- What the task asks:
Only one stretch of the listing below is wanted. Begin at the line that has "Context: an optimization", stop after the line that has "RTL that was", and repeat every line in between exactly.
■ ■ ■ ■ ■ ■ ■
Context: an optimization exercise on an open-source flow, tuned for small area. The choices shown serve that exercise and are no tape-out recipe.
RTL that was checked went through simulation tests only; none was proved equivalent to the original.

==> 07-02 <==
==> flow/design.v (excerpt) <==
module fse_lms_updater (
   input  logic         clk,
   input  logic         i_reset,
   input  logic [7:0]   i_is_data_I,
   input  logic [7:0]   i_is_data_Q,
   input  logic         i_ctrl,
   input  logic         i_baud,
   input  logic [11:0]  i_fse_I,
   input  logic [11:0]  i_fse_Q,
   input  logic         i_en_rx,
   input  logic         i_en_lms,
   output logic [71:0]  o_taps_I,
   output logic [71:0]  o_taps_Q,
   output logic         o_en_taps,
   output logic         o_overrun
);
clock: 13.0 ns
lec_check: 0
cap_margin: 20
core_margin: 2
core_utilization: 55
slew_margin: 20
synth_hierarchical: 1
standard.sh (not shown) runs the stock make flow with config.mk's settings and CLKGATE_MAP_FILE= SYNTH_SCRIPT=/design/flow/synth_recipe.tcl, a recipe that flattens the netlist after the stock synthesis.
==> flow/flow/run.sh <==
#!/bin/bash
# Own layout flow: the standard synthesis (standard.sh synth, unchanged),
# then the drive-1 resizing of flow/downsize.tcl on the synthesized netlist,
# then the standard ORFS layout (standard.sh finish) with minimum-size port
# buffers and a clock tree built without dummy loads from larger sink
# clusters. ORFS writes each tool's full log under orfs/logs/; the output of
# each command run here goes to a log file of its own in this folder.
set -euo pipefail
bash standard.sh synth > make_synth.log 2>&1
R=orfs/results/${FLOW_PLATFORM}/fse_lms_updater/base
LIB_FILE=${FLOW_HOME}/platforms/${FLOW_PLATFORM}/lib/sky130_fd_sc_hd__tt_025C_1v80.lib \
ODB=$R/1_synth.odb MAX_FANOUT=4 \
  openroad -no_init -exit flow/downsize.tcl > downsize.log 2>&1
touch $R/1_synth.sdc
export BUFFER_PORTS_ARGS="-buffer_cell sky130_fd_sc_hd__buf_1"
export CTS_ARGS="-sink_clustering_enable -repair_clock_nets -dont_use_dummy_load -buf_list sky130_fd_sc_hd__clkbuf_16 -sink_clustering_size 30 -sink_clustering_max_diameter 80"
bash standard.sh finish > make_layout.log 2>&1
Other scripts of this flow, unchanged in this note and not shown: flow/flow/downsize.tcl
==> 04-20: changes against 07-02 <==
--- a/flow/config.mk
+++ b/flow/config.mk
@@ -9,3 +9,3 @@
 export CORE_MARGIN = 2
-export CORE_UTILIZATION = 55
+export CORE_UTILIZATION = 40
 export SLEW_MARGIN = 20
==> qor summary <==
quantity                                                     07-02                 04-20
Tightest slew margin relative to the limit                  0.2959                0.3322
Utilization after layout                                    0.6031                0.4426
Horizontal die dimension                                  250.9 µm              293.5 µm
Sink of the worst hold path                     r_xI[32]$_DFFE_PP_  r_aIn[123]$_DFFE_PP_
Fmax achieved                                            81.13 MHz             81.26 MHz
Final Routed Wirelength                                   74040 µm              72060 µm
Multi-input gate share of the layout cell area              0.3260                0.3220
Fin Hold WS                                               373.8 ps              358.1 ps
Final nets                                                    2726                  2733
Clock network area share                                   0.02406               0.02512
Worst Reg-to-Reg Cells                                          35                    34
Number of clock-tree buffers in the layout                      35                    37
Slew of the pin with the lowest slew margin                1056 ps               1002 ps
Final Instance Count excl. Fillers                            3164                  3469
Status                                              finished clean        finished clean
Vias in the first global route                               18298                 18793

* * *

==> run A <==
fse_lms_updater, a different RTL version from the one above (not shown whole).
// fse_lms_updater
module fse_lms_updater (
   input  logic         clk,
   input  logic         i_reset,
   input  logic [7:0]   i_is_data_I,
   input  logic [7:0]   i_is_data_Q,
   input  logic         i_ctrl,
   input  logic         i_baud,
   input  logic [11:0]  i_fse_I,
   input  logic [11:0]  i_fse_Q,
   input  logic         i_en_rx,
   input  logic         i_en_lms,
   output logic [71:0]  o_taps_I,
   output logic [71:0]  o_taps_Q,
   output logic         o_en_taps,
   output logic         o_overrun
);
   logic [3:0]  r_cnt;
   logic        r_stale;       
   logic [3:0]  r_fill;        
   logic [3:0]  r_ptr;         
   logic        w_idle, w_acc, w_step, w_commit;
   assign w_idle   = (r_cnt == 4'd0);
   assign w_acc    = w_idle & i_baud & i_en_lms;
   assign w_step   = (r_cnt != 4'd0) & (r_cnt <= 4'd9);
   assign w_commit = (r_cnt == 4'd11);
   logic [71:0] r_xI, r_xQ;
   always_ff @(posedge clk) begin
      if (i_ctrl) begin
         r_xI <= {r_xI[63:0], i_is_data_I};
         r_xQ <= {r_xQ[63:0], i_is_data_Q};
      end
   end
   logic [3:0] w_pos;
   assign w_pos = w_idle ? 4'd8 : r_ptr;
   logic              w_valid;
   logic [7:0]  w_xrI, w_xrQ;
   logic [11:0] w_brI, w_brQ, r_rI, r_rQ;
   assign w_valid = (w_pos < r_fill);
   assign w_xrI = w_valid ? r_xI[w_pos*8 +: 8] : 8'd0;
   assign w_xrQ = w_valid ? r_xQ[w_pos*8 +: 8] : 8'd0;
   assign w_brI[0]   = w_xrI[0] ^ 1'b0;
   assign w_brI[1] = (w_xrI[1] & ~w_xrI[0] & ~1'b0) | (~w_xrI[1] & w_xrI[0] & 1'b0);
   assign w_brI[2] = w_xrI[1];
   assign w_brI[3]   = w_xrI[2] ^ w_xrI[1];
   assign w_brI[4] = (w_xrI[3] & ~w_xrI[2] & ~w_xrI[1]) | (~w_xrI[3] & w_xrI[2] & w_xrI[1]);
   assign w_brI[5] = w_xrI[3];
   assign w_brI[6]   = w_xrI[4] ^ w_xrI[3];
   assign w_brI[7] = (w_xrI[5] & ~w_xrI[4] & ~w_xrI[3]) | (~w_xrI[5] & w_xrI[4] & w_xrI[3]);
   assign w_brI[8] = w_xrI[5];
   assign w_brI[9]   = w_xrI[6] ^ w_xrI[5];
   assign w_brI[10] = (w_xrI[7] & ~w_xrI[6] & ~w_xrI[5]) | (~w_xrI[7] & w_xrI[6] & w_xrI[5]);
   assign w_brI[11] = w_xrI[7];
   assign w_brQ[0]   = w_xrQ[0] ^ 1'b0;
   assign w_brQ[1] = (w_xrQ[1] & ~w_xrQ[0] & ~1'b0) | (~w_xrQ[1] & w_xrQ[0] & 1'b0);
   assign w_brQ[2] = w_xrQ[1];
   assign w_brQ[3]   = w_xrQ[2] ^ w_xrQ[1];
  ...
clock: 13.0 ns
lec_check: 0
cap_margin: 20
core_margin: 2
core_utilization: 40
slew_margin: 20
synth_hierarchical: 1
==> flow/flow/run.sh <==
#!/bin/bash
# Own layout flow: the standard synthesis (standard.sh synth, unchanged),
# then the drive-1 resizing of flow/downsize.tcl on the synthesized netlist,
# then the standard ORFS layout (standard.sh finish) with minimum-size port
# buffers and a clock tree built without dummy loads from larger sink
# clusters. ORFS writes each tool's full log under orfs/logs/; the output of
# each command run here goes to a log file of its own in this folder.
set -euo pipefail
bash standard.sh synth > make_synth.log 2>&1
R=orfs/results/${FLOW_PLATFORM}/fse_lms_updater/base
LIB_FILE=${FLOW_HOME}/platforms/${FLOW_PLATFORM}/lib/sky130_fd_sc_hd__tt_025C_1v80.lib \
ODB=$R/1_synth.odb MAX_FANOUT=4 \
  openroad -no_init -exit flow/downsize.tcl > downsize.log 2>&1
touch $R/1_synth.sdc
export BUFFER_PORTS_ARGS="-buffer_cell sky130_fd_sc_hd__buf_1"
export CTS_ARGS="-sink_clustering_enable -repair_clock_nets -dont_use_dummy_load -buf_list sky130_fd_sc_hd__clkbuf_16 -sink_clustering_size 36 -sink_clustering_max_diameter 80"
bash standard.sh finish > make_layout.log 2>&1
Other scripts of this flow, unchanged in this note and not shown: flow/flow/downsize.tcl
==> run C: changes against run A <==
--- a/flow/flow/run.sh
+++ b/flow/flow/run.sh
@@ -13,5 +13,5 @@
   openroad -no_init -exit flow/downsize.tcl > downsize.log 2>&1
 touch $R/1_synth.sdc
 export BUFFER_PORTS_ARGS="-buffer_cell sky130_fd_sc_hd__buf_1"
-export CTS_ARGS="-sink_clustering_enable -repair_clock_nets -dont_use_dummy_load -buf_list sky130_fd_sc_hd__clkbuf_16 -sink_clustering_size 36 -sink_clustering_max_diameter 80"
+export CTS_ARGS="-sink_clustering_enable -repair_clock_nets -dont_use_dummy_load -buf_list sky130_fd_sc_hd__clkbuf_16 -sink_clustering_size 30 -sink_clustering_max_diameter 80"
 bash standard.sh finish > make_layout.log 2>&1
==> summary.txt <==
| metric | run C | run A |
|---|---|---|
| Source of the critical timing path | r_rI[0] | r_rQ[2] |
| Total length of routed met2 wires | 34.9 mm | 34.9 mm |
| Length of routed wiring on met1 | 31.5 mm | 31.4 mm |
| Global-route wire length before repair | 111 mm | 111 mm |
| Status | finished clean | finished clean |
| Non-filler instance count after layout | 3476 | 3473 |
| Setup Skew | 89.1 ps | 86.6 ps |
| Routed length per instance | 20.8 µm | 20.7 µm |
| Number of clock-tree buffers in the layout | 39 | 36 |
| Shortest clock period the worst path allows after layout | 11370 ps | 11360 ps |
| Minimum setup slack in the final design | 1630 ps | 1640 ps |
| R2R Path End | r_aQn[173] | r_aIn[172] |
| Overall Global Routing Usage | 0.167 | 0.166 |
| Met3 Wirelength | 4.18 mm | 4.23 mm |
■ ■ ■ ■ ■ ■ ■
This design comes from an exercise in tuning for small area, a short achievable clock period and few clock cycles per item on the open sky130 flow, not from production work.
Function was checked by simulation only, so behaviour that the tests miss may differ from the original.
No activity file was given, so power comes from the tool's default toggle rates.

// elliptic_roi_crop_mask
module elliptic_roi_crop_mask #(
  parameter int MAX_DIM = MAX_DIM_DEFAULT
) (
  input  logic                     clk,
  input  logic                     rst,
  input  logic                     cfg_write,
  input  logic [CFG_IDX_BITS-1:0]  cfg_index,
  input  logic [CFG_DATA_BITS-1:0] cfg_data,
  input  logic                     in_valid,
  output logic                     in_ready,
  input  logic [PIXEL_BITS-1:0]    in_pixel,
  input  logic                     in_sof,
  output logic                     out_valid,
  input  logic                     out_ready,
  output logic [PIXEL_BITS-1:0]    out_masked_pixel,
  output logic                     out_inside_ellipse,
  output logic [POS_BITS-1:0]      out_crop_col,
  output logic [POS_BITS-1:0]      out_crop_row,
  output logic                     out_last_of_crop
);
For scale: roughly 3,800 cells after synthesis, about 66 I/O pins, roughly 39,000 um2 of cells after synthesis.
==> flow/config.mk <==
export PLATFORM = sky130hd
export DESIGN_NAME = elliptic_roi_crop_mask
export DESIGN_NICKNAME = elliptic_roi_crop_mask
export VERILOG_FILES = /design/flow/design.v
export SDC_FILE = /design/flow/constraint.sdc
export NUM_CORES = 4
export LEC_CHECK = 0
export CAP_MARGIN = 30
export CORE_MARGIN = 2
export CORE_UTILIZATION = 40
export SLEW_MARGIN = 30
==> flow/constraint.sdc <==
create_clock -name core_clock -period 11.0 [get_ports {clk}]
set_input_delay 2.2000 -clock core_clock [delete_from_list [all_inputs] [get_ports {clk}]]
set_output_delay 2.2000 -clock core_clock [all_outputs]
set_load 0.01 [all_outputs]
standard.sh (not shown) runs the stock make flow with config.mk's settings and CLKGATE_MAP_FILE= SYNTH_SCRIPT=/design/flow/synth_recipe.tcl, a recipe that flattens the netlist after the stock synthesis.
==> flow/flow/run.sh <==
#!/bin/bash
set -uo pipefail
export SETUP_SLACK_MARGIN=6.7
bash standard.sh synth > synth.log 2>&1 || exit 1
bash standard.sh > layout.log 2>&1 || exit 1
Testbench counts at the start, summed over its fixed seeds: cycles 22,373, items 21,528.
■ ■ ■ ■ ■ ■ ■
- Task answer:
Context: an optimization exercise on an open-source flow, tuned for small area. The choices shown serve that exercise and are no tape-out recipe.
RTL that was checked went through simulation tests only; none was proved equivalent to the original.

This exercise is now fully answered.